Using the data below, copy each line that includes the word "status".

____ Data extract

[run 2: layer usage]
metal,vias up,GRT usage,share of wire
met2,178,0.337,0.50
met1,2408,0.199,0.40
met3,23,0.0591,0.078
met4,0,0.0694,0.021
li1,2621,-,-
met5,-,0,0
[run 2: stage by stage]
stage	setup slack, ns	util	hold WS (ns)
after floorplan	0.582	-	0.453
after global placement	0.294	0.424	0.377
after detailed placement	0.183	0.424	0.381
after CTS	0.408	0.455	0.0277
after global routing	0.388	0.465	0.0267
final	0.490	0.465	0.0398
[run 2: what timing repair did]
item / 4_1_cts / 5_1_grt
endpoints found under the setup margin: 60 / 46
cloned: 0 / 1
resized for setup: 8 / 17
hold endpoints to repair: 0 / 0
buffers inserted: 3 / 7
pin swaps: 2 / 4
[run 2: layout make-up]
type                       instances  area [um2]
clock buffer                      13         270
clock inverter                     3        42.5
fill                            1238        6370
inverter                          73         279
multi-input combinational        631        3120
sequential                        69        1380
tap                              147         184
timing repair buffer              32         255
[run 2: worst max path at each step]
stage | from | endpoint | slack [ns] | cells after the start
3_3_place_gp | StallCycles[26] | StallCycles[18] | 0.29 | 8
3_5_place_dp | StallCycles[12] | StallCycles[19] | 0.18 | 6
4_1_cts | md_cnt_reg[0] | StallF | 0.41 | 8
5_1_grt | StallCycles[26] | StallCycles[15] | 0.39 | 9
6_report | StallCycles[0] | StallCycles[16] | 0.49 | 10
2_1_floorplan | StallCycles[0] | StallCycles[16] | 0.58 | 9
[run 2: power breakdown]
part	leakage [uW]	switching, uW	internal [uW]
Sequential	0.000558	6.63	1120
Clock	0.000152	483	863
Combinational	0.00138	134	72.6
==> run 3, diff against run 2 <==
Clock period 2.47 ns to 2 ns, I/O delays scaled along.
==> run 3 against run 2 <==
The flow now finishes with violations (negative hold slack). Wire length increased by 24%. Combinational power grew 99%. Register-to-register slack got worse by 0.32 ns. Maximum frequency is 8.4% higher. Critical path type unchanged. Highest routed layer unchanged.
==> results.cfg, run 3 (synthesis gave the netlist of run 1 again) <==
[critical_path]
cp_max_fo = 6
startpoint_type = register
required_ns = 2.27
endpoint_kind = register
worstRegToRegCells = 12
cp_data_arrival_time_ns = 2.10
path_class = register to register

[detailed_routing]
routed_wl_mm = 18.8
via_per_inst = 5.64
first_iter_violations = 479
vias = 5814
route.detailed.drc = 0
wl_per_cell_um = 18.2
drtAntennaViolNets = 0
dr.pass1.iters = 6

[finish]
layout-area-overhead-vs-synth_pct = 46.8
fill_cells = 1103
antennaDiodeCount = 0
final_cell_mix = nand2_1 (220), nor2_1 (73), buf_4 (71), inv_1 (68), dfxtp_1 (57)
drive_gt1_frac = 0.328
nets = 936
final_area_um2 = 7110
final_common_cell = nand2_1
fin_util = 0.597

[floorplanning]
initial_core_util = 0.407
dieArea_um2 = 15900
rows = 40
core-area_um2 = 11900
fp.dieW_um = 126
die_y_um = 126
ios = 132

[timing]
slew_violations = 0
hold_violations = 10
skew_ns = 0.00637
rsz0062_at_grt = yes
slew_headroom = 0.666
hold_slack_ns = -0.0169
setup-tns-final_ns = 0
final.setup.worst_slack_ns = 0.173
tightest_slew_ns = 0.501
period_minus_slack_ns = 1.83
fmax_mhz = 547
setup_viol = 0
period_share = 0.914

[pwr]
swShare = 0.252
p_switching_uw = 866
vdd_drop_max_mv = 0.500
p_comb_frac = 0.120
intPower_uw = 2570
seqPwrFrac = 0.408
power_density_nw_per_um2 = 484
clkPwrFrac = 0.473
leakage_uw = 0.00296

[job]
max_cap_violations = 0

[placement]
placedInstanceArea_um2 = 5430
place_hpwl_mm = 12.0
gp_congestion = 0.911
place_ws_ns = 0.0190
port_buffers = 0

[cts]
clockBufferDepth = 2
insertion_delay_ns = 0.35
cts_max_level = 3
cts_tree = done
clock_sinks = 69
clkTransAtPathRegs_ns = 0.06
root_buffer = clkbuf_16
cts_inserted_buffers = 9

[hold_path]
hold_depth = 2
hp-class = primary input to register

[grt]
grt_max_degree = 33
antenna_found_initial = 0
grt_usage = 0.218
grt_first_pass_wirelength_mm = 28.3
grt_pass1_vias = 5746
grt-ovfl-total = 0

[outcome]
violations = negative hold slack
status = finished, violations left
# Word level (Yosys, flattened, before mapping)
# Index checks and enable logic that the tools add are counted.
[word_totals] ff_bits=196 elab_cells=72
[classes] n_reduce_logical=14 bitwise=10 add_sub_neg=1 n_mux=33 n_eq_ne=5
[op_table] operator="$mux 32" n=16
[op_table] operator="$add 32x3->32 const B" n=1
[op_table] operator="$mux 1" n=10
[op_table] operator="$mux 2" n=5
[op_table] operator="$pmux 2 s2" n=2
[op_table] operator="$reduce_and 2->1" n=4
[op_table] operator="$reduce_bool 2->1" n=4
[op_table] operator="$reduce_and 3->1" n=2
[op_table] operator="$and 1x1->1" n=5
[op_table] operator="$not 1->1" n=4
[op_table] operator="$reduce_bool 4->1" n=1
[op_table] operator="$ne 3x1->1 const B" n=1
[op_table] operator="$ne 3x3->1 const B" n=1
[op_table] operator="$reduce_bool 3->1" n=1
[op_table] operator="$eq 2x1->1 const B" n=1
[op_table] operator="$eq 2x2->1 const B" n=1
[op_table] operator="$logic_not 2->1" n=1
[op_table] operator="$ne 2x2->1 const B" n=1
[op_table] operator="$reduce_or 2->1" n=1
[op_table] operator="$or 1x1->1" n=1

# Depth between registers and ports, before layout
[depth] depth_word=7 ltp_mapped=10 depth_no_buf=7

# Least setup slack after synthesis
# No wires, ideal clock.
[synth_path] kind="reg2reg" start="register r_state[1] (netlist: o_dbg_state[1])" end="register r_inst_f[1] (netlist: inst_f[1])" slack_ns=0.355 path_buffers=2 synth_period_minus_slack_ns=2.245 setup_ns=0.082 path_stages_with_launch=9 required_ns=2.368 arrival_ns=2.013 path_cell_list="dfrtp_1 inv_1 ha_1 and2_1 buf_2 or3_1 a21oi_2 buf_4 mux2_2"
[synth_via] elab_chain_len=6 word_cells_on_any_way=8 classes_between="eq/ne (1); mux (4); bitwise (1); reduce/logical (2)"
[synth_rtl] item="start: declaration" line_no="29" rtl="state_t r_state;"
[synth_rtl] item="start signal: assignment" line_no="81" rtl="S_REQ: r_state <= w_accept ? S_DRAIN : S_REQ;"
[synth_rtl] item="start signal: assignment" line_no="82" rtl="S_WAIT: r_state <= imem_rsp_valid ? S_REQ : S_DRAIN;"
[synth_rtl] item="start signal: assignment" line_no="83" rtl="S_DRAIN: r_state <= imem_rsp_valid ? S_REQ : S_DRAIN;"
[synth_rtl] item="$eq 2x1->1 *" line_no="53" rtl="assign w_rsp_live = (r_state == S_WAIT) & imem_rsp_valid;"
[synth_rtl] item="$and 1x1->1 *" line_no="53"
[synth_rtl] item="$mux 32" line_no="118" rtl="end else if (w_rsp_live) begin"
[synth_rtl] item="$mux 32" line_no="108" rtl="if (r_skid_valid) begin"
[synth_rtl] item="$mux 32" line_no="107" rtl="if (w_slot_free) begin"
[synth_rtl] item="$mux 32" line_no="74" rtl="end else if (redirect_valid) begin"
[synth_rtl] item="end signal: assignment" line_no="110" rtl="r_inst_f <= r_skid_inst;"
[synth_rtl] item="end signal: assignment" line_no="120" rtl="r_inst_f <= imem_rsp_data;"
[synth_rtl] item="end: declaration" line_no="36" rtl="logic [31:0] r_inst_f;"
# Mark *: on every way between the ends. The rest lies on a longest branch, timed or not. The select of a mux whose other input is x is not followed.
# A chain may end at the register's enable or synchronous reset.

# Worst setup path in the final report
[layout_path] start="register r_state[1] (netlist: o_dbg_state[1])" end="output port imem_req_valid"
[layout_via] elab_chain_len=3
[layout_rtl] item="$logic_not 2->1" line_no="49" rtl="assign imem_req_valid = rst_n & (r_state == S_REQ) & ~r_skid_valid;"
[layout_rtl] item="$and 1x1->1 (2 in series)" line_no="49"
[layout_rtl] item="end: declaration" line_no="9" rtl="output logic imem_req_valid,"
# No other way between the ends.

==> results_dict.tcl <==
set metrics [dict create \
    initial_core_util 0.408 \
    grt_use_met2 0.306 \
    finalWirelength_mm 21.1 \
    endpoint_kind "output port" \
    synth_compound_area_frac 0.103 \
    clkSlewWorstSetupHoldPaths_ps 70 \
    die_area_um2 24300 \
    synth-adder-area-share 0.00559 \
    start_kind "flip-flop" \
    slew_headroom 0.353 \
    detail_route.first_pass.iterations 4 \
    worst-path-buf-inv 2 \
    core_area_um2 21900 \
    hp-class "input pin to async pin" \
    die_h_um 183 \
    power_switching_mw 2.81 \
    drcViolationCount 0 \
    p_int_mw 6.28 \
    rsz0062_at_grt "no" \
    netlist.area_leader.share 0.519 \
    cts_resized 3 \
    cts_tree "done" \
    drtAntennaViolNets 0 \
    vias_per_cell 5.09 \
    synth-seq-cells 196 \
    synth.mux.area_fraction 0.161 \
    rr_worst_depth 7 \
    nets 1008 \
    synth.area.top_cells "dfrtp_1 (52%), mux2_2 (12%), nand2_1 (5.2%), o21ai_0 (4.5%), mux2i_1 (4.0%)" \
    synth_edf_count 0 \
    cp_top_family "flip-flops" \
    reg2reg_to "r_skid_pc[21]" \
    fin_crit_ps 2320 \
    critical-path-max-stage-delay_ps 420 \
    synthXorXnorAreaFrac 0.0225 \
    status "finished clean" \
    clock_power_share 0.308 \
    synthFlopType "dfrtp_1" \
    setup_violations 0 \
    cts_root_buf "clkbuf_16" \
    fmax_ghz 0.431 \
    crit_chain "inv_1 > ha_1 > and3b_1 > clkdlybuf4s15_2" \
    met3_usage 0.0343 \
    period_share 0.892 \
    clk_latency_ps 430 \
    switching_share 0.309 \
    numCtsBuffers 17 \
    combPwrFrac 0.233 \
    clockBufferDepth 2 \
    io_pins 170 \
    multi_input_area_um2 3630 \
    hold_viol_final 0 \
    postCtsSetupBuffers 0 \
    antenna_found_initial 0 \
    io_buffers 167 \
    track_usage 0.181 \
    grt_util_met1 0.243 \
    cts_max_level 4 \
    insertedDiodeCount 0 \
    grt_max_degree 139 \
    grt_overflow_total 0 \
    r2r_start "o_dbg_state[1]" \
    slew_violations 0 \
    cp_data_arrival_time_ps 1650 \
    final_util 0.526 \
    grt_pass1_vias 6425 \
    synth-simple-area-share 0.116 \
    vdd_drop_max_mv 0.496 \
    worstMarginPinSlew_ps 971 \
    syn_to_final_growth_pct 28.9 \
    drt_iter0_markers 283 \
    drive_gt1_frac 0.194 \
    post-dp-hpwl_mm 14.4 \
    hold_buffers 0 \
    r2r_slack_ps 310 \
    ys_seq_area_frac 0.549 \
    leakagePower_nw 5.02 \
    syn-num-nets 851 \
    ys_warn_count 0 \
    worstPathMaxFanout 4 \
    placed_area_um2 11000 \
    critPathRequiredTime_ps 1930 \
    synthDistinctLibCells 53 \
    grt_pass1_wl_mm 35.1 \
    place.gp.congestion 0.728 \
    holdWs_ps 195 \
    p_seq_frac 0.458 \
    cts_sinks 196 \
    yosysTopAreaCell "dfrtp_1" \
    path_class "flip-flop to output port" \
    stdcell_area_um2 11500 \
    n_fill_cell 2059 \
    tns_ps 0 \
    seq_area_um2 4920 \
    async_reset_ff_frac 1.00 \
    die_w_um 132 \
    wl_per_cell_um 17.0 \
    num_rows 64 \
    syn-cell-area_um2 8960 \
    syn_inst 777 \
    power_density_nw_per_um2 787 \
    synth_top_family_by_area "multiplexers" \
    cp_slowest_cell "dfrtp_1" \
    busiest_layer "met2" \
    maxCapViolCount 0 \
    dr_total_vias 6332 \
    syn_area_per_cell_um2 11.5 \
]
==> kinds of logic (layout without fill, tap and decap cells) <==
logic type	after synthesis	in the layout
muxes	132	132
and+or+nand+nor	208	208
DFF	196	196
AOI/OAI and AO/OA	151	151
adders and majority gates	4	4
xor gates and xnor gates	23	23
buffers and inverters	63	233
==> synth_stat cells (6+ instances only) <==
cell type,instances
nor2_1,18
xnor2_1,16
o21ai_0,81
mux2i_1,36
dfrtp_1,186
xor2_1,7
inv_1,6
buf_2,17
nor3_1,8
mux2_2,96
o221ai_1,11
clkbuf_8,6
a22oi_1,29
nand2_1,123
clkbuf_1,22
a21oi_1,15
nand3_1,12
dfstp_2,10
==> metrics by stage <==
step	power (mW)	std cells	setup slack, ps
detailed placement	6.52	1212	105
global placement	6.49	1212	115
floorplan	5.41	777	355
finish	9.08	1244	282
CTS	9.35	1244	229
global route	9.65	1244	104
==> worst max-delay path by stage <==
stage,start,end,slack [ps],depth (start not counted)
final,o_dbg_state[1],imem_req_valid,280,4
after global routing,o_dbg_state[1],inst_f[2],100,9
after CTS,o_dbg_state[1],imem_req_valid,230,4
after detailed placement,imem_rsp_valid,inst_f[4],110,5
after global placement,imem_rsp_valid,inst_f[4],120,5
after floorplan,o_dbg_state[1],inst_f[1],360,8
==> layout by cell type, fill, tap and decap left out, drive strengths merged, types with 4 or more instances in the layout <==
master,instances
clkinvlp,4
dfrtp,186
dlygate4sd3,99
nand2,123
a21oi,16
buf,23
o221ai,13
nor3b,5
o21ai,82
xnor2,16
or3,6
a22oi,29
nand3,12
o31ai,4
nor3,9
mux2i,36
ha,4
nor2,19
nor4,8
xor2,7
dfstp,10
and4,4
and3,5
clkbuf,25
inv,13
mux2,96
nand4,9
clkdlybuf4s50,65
### config.mk
export PLATFORM = sky130hd
export DESIGN_NAME = cpc_ram_bank_ctrl
export DESIGN_NICKNAME = d
export VERILOG_FILES = /design/src/rtl/cpc_ram_bank_ctrl.sv
export SDC_FILE = /design/constraint.sdc
export NUM_CORES = 1
export LEC_CHECK = 0
export CORE_MARGIN = 2
export CORE_UTILIZATION = 23
export CTS_CLUSTER_SIZE = 10
export DETAILED_ROUTE_END_ITERATION = 6
export PLACE_DENSITY = 0.74
export SYNTH_ARGS = -nofsm -noshare
export SYNTH_HDL_FRONTEND = slang
export SYNTH_SLANG_ARGS = --single-unit
### constraint.sdc
create_clock -name CLK -period 1 [get_ports CLK]
set_input_delay 0.1 -clock CLK [delete_from_list [all_inputs] [get_ports CLK]]
set_output_delay 0.1 -clock CLK [all_outputs]
set_load 0.02 [all_outputs]
### src/rtl/cpc_ram_bank_ctrl.sv
// CPC RAM expansion: decodes &7Fxx RAM-config writes and maps 16KB windows
// onto internal or expansion SRAM pages, driving RAMDIS and SRAM strobes.
module cpc_ram_bank_ctrl #(
    parameter int BANK_BITS = 3,
    parameter int RAM_AW    = BANK_BITS + 16
) (
    input  logic                 CLK,
    input  logic                 RESET_B,
    input  logic [15:0]          A,
    input  logic [7:0]           D,
    input  logic                 IOREQ_B,
    input  logic                 MREQ_B,
    input  logic                 RD_B,
    input  logic                 WR_B,
    input  logic                 M1_B,
    input  logic                 RFSH_B,
    output logic                 RAMDIS,
    output logic [RAM_AW-1:0]    ram_addr,
    output logic                 ram_ce_b,
    output logic                 ram_oe_b,
    output logic                 ram_we_b,
    output logic [2:0]           cfg_q,
    output logic [BANK_BITS-1:0] bank_q
);

    typedef enum logic {
        ST_IDLE,
        ST_WAIT
    } state_t;

    state_t state, state_nxt;

    logic       iowr_hit;
    logic       io_idle;
    logic       load;
    logic       mem_act;
    logic       ext;
    logic [1:0] win;
    logic [2:0] page;

    assign iowr_hit = !IOREQ_B && !WR_B && M1_B && !A[15];
    assign io_idle  = IOREQ_B && WR_B;

    // One load per I/O cycle: WAIT absorbs the rest of the cycle.
    always_comb begin
        state_nxt = state;
        load      = 1'b0;
        case (state)
            ST_IDLE: begin
                if (iowr_hit) begin
                    state_nxt = ST_WAIT;
                    load      = (D[7:6] == 2'b11);
                end
            end
            ST_WAIT: begin
                if (io_idle)
                    state_nxt = ST_IDLE;
            end
            default: state_nxt = ST_WAIT;
        endcase
    end

    // Resetting into WAIT drops any write still in flight at release.
    always_ff @(posedge CLK) begin
        if (!RESET_B) begin
            state  <= ST_WAIT;
            cfg_q  <= 3'd0;
            bank_q <= '0;
        end else begin
            state <= state_nxt;
            if (load) begin
                cfg_q  <= D[2:0];
                bank_q <= D[BANK_BITS+2:3];
            end
        end
    end

    assign win = A[15:14];

    always_comb begin
        page = {1'b0, win};
        case (cfg_q)
            3'd1: begin
                if (win == 2'd3)
                    page = 3'd7;
            end
            3'd2: page = {1'b1, win};
            3'd3: begin
                if (win == 2'd1)
                    page = 3'd3;
                else if (win == 2'd3)
                    page = 3'd7;
            end
            3'd4, 3'd5, 3'd6, 3'd7: begin
                if (win == 2'd1)
                    page = cfg_q;
            end
            default: ;
        endcase
    end

    assign mem_act = !MREQ_B && RFSH_B;
    assign ext     = page[2] && mem_act;

    assign RAMDIS   = ext;
    assign ram_ce_b = !ext;
    assign ram_oe_b = ext ? RD_B : 1'b1;
    assign ram_we_b = ext ? WR_B : 1'b1;
    assign ram_addr = {bank_q, page[1:0], A[13:0]};

endmodule
After elaboration in Yosys (flattened, before gate mapping)
Cells that the tools add are included.
- bits of input ports: 32
- bits in registers: 7
- output and inout bits: 29
- word-level logic and storage cells: 37
- multiplexer cells: 11
- reduce and logical (&&, ||, !) cells: 12
- bitwise operators: 1
- equal/unequal tests: 10
- operators by type and width (cell ; count):
    $eq 3x3->1 const B ; 4
    $pmux 3 s4 ; 1
    $mux 3 ; 3
    $eq 3x2->1 const B ; 2
    $logic_and 1x1->1 ; 6
    $mux 1 ; 6
    $logic_not 1->1 ; 5
    $eq 2x2->1 const B ; 2
    $reduce_or 4->1 ; 1
    $eq 3x1->1 const B ; 1
    $eq 2x1->1 const B ; 1
    $pmux 1 s2 ; 1
    $not 1->1 ; 1

Depth between registers and ports, before layout
- depth after elaboration: 6
- gate-level depth with buffers: 4
- depth with buffers taken out: 3

Worst setup path before layout
Ideal clock, no wire load.
- path type: reg2out
- start point: reg cfg_q[0]
- end point: out RAMDIS
- path buffers: 0
- cell stages (with the launch flop): 4
- data required time: 0.900 ns
- arrival: 1.171 ns
- path slack: -0.271 ns
- cell sequence: dfxtp_1 -> nor3_1 -> nor3b_1 -> and2_1
- word-level cells in the longest chain between the ends: 4
- elaborated cells between the ends (all ways): 10
- classes of those cells: eq/ne (7); mux (1); reduce/logical (2)
- RTL lines (what ; RTL line ; text):
    from (decl) ; 22 ; output logic [2:0] cfg_q,
    from (signal assigned) ; 72 ; cfg_q <= D[2:0];
    $eq 3x3->1 ; 82 ; case (cfg_q)
    $reduce_or 4->1 ; 82 ;
    $pmux 3 s4 * ; 82 ;
    $logic_and 1x1->1 * ; 103 ; assign ext = page[2] && mem_act;
    to (decl) ; 17 ; output logic RAMDIS,
Mark *: on every way between the ends. The rest lies on a longest branch, timed or not.

Worst setup path after layout
Ends and elaborated chain as after synthesis.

________

Answer to the problem ▸
status = finished, violations left
    status "finished clean" \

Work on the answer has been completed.